Consequently, the majority of states maintain long waiting lists for HCBS—over 800,000 Americans are on Medicaid HCBS waiting lists and the average wait time for services is thirty-nine months.
Many individuals have few options other than institutionalization to access the services they need.
Over two decades after Olmstead, it is clear that the right to integration has not been fully realized.
The problem of institutionalization and the slow pace of deinstitutionalization efforts under the ADA, at a broad level, is not new. Other scholars have proposed a variety of legal solutions to this problem before COVID-19.

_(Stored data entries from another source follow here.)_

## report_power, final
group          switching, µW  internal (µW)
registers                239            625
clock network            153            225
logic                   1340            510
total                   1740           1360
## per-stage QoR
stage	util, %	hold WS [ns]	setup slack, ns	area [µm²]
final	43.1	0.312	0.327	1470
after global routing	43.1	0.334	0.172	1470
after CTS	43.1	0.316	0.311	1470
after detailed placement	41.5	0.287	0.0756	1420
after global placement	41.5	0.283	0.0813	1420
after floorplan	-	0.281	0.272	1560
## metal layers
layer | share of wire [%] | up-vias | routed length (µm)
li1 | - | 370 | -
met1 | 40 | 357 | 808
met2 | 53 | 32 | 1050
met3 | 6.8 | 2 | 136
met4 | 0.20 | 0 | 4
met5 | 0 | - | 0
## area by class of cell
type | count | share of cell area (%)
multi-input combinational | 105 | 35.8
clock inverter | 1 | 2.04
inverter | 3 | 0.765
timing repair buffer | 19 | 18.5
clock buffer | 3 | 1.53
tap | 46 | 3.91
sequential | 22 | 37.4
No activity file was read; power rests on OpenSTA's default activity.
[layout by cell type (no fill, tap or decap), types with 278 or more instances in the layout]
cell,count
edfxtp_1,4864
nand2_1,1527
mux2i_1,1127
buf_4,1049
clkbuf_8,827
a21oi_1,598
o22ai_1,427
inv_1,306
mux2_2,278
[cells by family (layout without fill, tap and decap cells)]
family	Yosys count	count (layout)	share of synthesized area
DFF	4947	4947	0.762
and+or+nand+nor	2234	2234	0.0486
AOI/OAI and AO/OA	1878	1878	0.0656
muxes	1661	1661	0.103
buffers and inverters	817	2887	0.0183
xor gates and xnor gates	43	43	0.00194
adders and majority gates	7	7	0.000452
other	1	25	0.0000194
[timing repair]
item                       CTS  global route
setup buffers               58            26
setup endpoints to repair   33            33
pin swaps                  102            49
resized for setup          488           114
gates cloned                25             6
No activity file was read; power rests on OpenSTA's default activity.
==> src/rtl/boot_loader_if.sv <==
// Byte-stream input and ram port A / cpu-control outputs of the boot loader.
// The master drives the UART byte strobe. The slave, boot_loader, drives ram and cpu control.
interface boot_loader_if #(
  parameter int ADDR_W = 9
) ();
  logic              rx_valid;
  logic [7:0]        rx_data;
  logic [3:0]        ram_we;
  logic [ADDR_W-1:0] ram_addr;
  logic [31:0]       ram_wdata;
  logic              cpu_rst;
  logic              done;
  logic              err;

  modport master (
    output rx_valid, rx_data,
    input  ram_we, ram_addr, ram_wdata, cpu_rst, done, err
  );

  modport slave (
    input  rx_valid, rx_data,
    output ram_we, ram_addr, ram_wdata, cpu_rst, done, err
  );
endinterface

==> src/rtl/boot_loader.sv <==
// Serial program loader. It packs a counted byte stream into 32-bit ram words and checks
// an XOR checksum. The cpu stays in reset until a complete image has been accepted.
module boot_loader #(
  parameter int ADDR_W    = 9,
  parameter int MAX_WORDS = 512
) (
  input logic          clk,
  input logic          rst,
  boot_loader_if.slave bus
);

  typedef enum logic [2:0] {
    HDR_HI,
    HDR_LO,
    DATA,
    CSUM,
    RUN,
    ERROR
  } state_t;

  localparam logic [15:0] MAX_N = 16'(MAX_WORDS);

  state_t      state;
  logic [15:0] cnt;
  logic [15:0] word_cnt;
  logic [1:0]  byte_cnt;
  logic [7:0]  csum;
  logic [23:0] shift;
  logic [15:0] hdr_n;

  assign hdr_n = {cnt[15:8], bus.rx_data};

  // NOTE: all state is updated with non-blocking assignments, so every branch reads pre-edge values.
  always_ff @(posedge clk) begin
    if (!rst) begin
      state         <= HDR_HI;
      cnt           <= '0;
      word_cnt      <= '0;
      byte_cnt      <= '0;
      csum          <= '0;
      shift         <= '0;
      bus.ram_we    <= '0;
      bus.ram_addr  <= '0;
      bus.ram_wdata <= '0;
      bus.cpu_rst   <= 1'b1;
      bus.done      <= 1'b0;
      bus.err       <= 1'b0;
    end else begin
      // NOTE: default the write strobe every cycle so that it is a single-cycle pulse.
      bus.ram_we <= '0;
      if (bus.rx_valid) begin
        unique case (state)
          HDR_HI: begin
            cnt[15:8] <= bus.rx_data;
            state     <= HDR_LO;
          end
          HDR_LO: begin
            cnt[7:0] <= bus.rx_data;
            if (hdr_n > MAX_N) begin
              state   <= ERROR;
              bus.err <= 1'b1;
            end else if (hdr_n == 16'd0) begin
              state <= CSUM;
            end else begin
              state <= DATA;
            end
          end
          DATA: begin
            shift    <= {shift[15:0], bus.rx_data};
            csum     <= csum ^ bus.rx_data;
            byte_cnt <= byte_cnt + 2'd1;
            if (byte_cnt == 2'd3) begin
              bus.ram_we    <= 4'hF;
              bus.ram_wdata <= {shift, bus.rx_data};
              bus.ram_addr  <= word_cnt[ADDR_W-1:0];
              word_cnt      <= word_cnt + 16'd1;
              if (word_cnt + 16'd1 == cnt) state <= CSUM;
            end
          end
          CSUM: begin
            if (bus.rx_data == csum) begin
              state       <= RUN;
              bus.cpu_rst <= 1'b0;
              bus.done    <= 1'b1;
            end else begin
              state   <= ERROR;
              bus.err <= 1'b1;
            end
          end
          default: ; // RUN and ERROR are terminal until reset
        endcase
      end
    end
  end

endmodule

==> src/flat_wrapper.sv <==
// flat-port wrapper written by rule: the top's interface ports become plain ports
module boot_loader_flat 
#(
  parameter int ADDR_W    = 9,
  parameter int MAX_WORDS = 512
)
  (clk, rst, bus_rx_valid, bus_rx_data, bus_ram_we, bus_ram_addr, bus_ram_wdata, bus_cpu_rst, bus_done, bus_err);
  boot_loader_if #(.ADDR_W(ADDR_W)) bus_i ();
  input logic clk;
  input logic rst;
  input wire logic [$bits(bus_i.rx_valid)-1:0] bus_rx_valid;
  input wire logic [$bits(bus_i.rx_data)-1:0] bus_rx_data;
  output wire logic [$bits(bus_i.ram_we)-1:0] bus_ram_we;
  output wire logic [$bits(bus_i.ram_addr)-1:0] bus_ram_addr;
  output wire logic [$bits(bus_i.ram_wdata)-1:0] bus_ram_wdata;
  output wire logic [$bits(bus_i.cpu_rst)-1:0] bus_cpu_rst;
  output wire logic [$bits(bus_i.done)-1:0] bus_done;
  output wire logic [$bits(bus_i.err)-1:0] bus_err;
  assign bus_i.rx_valid = bus_rx_valid;
  assign bus_i.rx_data = bus_rx_data;
  assign bus_ram_we = bus_i.ram_we;
  assign bus_ram_addr = bus_i.ram_addr;
  assign bus_ram_wdata = bus_i.ram_wdata;
  assign bus_cpu_rst = bus_i.cpu_rst;
  assign bus_done = bus_i.done;
  assign bus_err = bus_i.err;
  boot_loader #(.ADDR_W(ADDR_W), .MAX_WORDS(MAX_WORDS)) u_core (.clk(clk), .rst(rst), .bus(bus_i));
endmodule
==> config.mk <==
export PLATFORM = sky130hd
export DESIGN_NAME = boot_loader_flat
export DESIGN_NICKNAME = d
export VERILOG_FILES = /design/src/rtl/boot_loader_if.sv /design/src/rtl/boot_loader.sv /design/src/flat_wrapper.sv
export SDC_FILE = /design/constraint.sdc
export NUM_CORES = 1
export LEC_CHECK = 0
export BUFFER_PORTS_ARGS = -buffer_cell sky130_fd_sc_hd__buf_2
export CORE_ASPECT_RATIO = 0.6
export CORE_UTILIZATION = 58
export DETAILED_ROUTE_END_ITERATION = 10
export GPL_TIMING_DRIVEN = 0
export PLACE_DENSITY_LB_ADDON = 0.08
export SLEW_MARGIN = 20
export SYNTH_ARGS = -nofsm -noshare
export SYNTH_HDL_FRONTEND = slang
export SYNTH_SLANG_ARGS = --single-unit
==> constraint.sdc <==
create_clock -name clk -period 2.4 [get_ports clk]
set_clock_uncertainty 0.15 [all_clocks]
set_input_delay 0.6 -clock clk [delete_from_list [all_inputs] [get_ports clk]]
set_output_delay 0.6 -clock clk [all_outputs]
set_load 0.02 [all_outputs]
==> flow_summary.toml <==
[detailed_routing]
vias_per_cell = 5.50
drc = 0
wl_um = 12800
final_antenna_net_count = 0
routedWlPerCell_um = 16.2
num_vias = 4359
first_pass_iters = 4
initialDrtViolationCount = 365

[yosys]
synth_xor_area_share_pct = 8.92
yosys.cell_count.top_type = "nand2_1"
yosys.area.top_type_share_pct = 45.6
ys_seq_area_share_pct = 45.6
synth_compound_area_share_pct = 16.0
ys.flop_type = "dfxtp_1"
netlist_instances = 598
synth_top_family_by_area = "simple AND/OR/NAND/NOR gates"
synthesis.area_um2 = 5010
synthAdderAreaFrac_pct = 0.500
ys_async_sr_fraction_pct = 0
synth.avg_cell_area_um2 = 8.38
synthMuxAreaShare_pct = 0.225
yosys-top-cells-area = "dfxtp_1 46%, nand2_1 14%, xnor2_1 7.0%"
ys_types = 40
ys_top_cells_by_count = "185 x nand2_1, 114 x dfxtp_1, 42 x a21boi_0, 42 x a21boi_1, 40 x xnor2_1"
synth-simple-area-share_pct = 24.6
ys.warnings.count = 0
synth-edff-count = 0
ys_ff_latch = 114
synth.largest_area_cell = "dfxtp_1"
syn_nets = 611

[cts]
htree_num_levels = 4
numCtsBuffers = 17
clock_sinks = 114
cts_tree = "done"
clockBufferDepth = 2
cts_resized = 5
postCtsHoldBufs = 0
cts-root-buf = "clkbuf_16"
clkTransAtPathRegs_ps = 50
clk_latency_ps = 420
post_cts_buffers = 0

[job]
cap_viol_max_count = 0

[die]
core_um2 = 8130
initial_utilization_pct = 61.6
die_x_um = 122
die_h_um = 74.0
ios = 59
die_area_um2 = 9030
core.rowCount = 25

[pwr]
ir_drop_mv = 0.538
fin_total_pwr_w = 0.00480
power.density_cell_area_nw_per_um2 = 788
leakagePower_nw = 2.34

[timing]
setup_viol = 0
tightest_slew_ps = 860
fin_crit_ps = 2320
holdWs_ps = 292
grt_setup_unrepaired = "false"
fmax_mhz = 431
slew_viol_final = 0
slew_headroom_pct = 42.3
hold_viol = 0
fin_crit_sh_pct = 96.7

[place]
place_area_um2 = 5430
hpwl_um = 9110
port_buffers = 57
gp_congestion = 0.900

[setup_path]
critical_path_class = "register to register"
critPathMaxFanout = 10
critPathRequiredTime_ps = 2590
reg2reg_depth = 7
crit_chain = "buf_4 > nand4_4 > or3_1 > a21bo_1 > a2111oi_2 > nand4_1 > a211oi_2"
worst_ep_arrival_time_ps = 2510
start_kind = "register"
critPathMaxStageDelay_ps = 390
end_kind = "register"
slowest_stage = "or3_1"

[status]
outcome = "finished, final reports clean"

[final_layout]
drive_gt1_share_pct = 17.2
final_cell_area_um2 = 6080
syn2layout_area_growth_pct = 21.4
final_nets = 686
nFillCells = 609
antenna_cells = 0

[global_routing]
grt_antenna_before_repair = 0
grt_pass1_wl_um = 20200
grt_max_degree = 17
first_global_vias = 3898
overflow = 0
grt_usage_pct = 30.4

[worst_hold_path]
hold_path_depth = 2
min_path_type = "register to register"
## cell usage in the layout (no fill, tap or decap), drive strengths merged, types with 5 or more instances in the layout
cell type	Yosys	routed
nor3	10	10
dfxtp	114	114
xnor2	40	40
and2	24	24
o21ai	7	7
nand3	8	8
buf	18	75
xor2	11	11
nand4	11	11
nor2	15	15
nand2	185	185
nand2b	5	5
clkbuf	24	45
nor2b	7	7
a21boi	84	84
## final timing paths
| kind | start | endpoint | slack, ps |
|---|---|---|---|
| setup / recovery | u_core.word_cnt[3] | u_core.state[0] | 80 |
| hold / removal | u_core.bus.cpu_rst | u_core.bus.cpu_rst | 290 |
| setup reg to reg | u_core.word_cnt[3] | u_core.state[0] | 80 |
| hold reg to reg | u_core.bus.cpu_rst | u_core.bus.cpu_rst | 290 |
### config.mk
export PLATFORM = sky130hd
export DESIGN_NAME = regfile_dump
export DESIGN_NICKNAME = d
export VERILOG_FILES = /design/src/rtl/regfile_dump.sv
export SDC_FILE = /design/constraint.sdc
export NUM_CORES = 1
export LEC_CHECK = 0
export BUFFER_PORTS_ARGS = -buffer_cell sky130_fd_sc_hd__buf_2
export CAP_MARGIN = 20
export CORE_UTILIZATION = 45
export CTS_CLUSTER_SIZE = 12
export DETAILED_ROUTE_END_ITERATION = 10
export HOLD_SLACK_MARGIN = 0.05
export PLACE_DENSITY = 0.84
export SYNTH_ARGS = -nofsm -noshare
export SYNTH_HDL_FRONTEND = slang
export SYNTH_SLANG_ARGS = --single-unit
### constraint.sdc
create_clock -name clk -period 3.4 [get_ports clk]
set_input_delay 0.17 -clock clk [delete_from_list [all_inputs] [get_ports clk]]
set_output_delay 0.17 -clock clk [all_outputs]
set_load 0.02 [all_outputs]
### src/rtl/regfile_dump.sv
// Streams a contiguous range of register-file entries out over valid/ready,
// reading through one asynchronous read port (one LOAD + one SEND per beat).
module regfile_dump #(
    parameter int unsigned FIRST_REG = 0,
    parameter int unsigned LAST_REG  = 31
) (
    input  logic        clk,
    input  logic        reset,
    input  logic        start,
    output logic [4:0]  ra,
    input  logic [63:0] rd,
    output logic        out_valid,
    input  logic        out_ready,
    output logic [4:0]  out_addr,
    output logic [63:0] out_data,
    output logic        out_last,
    output logic        busy,
    output logic        done
);

    localparam logic [4:0] FIRST = 5'(FIRST_REG);
    localparam logic [4:0] LAST  = 5'(LAST_REG);

    typedef enum logic [1:0] {
        S_IDLE,
        S_LOAD,
        S_SEND,
        S_DONE
    } state_t;

    state_t      state_q, state_d;
    logic [4:0]  idx_q, idx_d;
    logic        valid_q, valid_d;
    logic [4:0]  addr_q, addr_d;
    logic [63:0] data_q, data_d;
    logic        last_q, last_d;
    logic        accept;

    assign accept    = valid_q && out_ready;
    assign out_valid = valid_q;
    assign out_addr  = addr_q;
    assign out_data  = data_q;
    assign out_last  = last_q;

    always_ff @(posedge clk) begin
        if (reset) begin
            state_q <= S_IDLE;
            idx_q   <= FIRST;
            valid_q <= 1'b0;
            addr_q  <= '0;
            data_q  <= '0;
            last_q  <= 1'b0;
        end else begin
            state_q <= state_d;
            idx_q   <= idx_d;
            valid_q <= valid_d;
            addr_q  <= addr_d;
            data_q  <= data_d;
            last_q  <= last_d;
        end
    end

    always_comb begin
        state_d = state_q;
        idx_d   = idx_q;
        valid_d = valid_q;
        addr_d  = addr_q;
        data_d  = data_q;
        last_d  = last_q;
        ra      = idx_q;
        busy    = 1'b1;
        done    = 1'b0;

        case (state_q)
            S_IDLE: begin
                ra   = FIRST;
                busy = 1'b0;
                if (start) begin
                    idx_d   = FIRST;
                    state_d = S_LOAD;
                end
            end
            S_LOAD: begin
                data_d  = rd;
                addr_d  = idx_q;
                last_d  = (idx_q == LAST);
                valid_d = 1'b1;
                state_d = S_SEND;
            end
            S_SEND: begin
                if (accept) begin
                    valid_d = 1'b0;
                    // Increment is skipped on the last beat so LAST_REG=31 cannot wrap idx.
                    if (last_q) begin
                        state_d = S_DONE;
                    end else begin
                        idx_d   = idx_q + 5'd1;
                        state_d = S_LOAD;
                    end
                end
            end
            S_DONE: begin
                done    = 1'b1;
                state_d = S_IDLE;
            end
            default: begin
                state_d = S_IDLE;
            end
        endcase
    end

endmodule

Yet prior to the COVID-19 pandemic, arguments for deinstitutionalization largely focused on how unwanted and unjustified institutionalization harms people by preventing them from living independently, making basic decisions in their everyday lives, and fully participating in their communities.
While the public health risks of institutions have always existed, few people paid attention to these risks prior to COVID-19 despite warnings from some researchers and advocates about the frequency and severity of infectious disease outbreaks in institutions.
But because of its larger scale and publicity, the COVID-19 pandemic provides new, impossible-to-ignore evidence that unjustified institutionalization is not only discriminatory but also dangerous to the health and lives of people with disabilities and older adults.
This Note suggests that the COVID-19 experience offers a new basis on which to clarify and strengthen existing interpretations of the Olmstead fundamental alteration framework. It is the first analysis to address the inconsistency between courts’ interpretations of this framework and the reality of what an “effectively working plan” or “waiting list that move[s] at a reasonable pace”
would actually look like in the context of the public health risks in institutions. In light of the new evidence that the COVID-19 pandemic provides on these risks, this Note argues that the Department of Justice (DOJ) should use its regulatory authority over the ADA to promulgate new regulations that clarify and strengthen the fundamental alteration standards in order to broaden access to Medicaid HCBS.
Part I describes the current public health crisis in institutions and other congregate care settings, which is more apparent than ever during COVID-19 but has long been a risk of institutionalization in the United States. It also provides background on why and how the Medicaid statute and regulations limit access to HCBS and leave many people with few alternatives to institutionalization. Part II explores the legal structures that failed to prevent the COVID-19 crisis in institutions. It explains the statutory and regulatory framework for the right to services in an integrated setting, describes judicial interpretations of the right to services in an integrated setting, and argues that the COVID-19 crisis exposes the Olmstead fundamental alteration framework’s failure to account for the public health risks of institutionalization. Part III argues that a regulatory approach to strengthening the fundamental alteration framework is superior to attempting to do so through litigation because of agencies’ authority, expertise, and motivation on this issue, especially in the Biden Administration. It also proposes substantive ideas for regulations that DOJ might consider for strengthening each of the fundamental alteration framework elements, such as requiring separate analyses for the “effectively working plan” and “reasonable pace” elements and devising a formula for calculating whether the pace of waiting list movement is “reasonable” in any given state or program.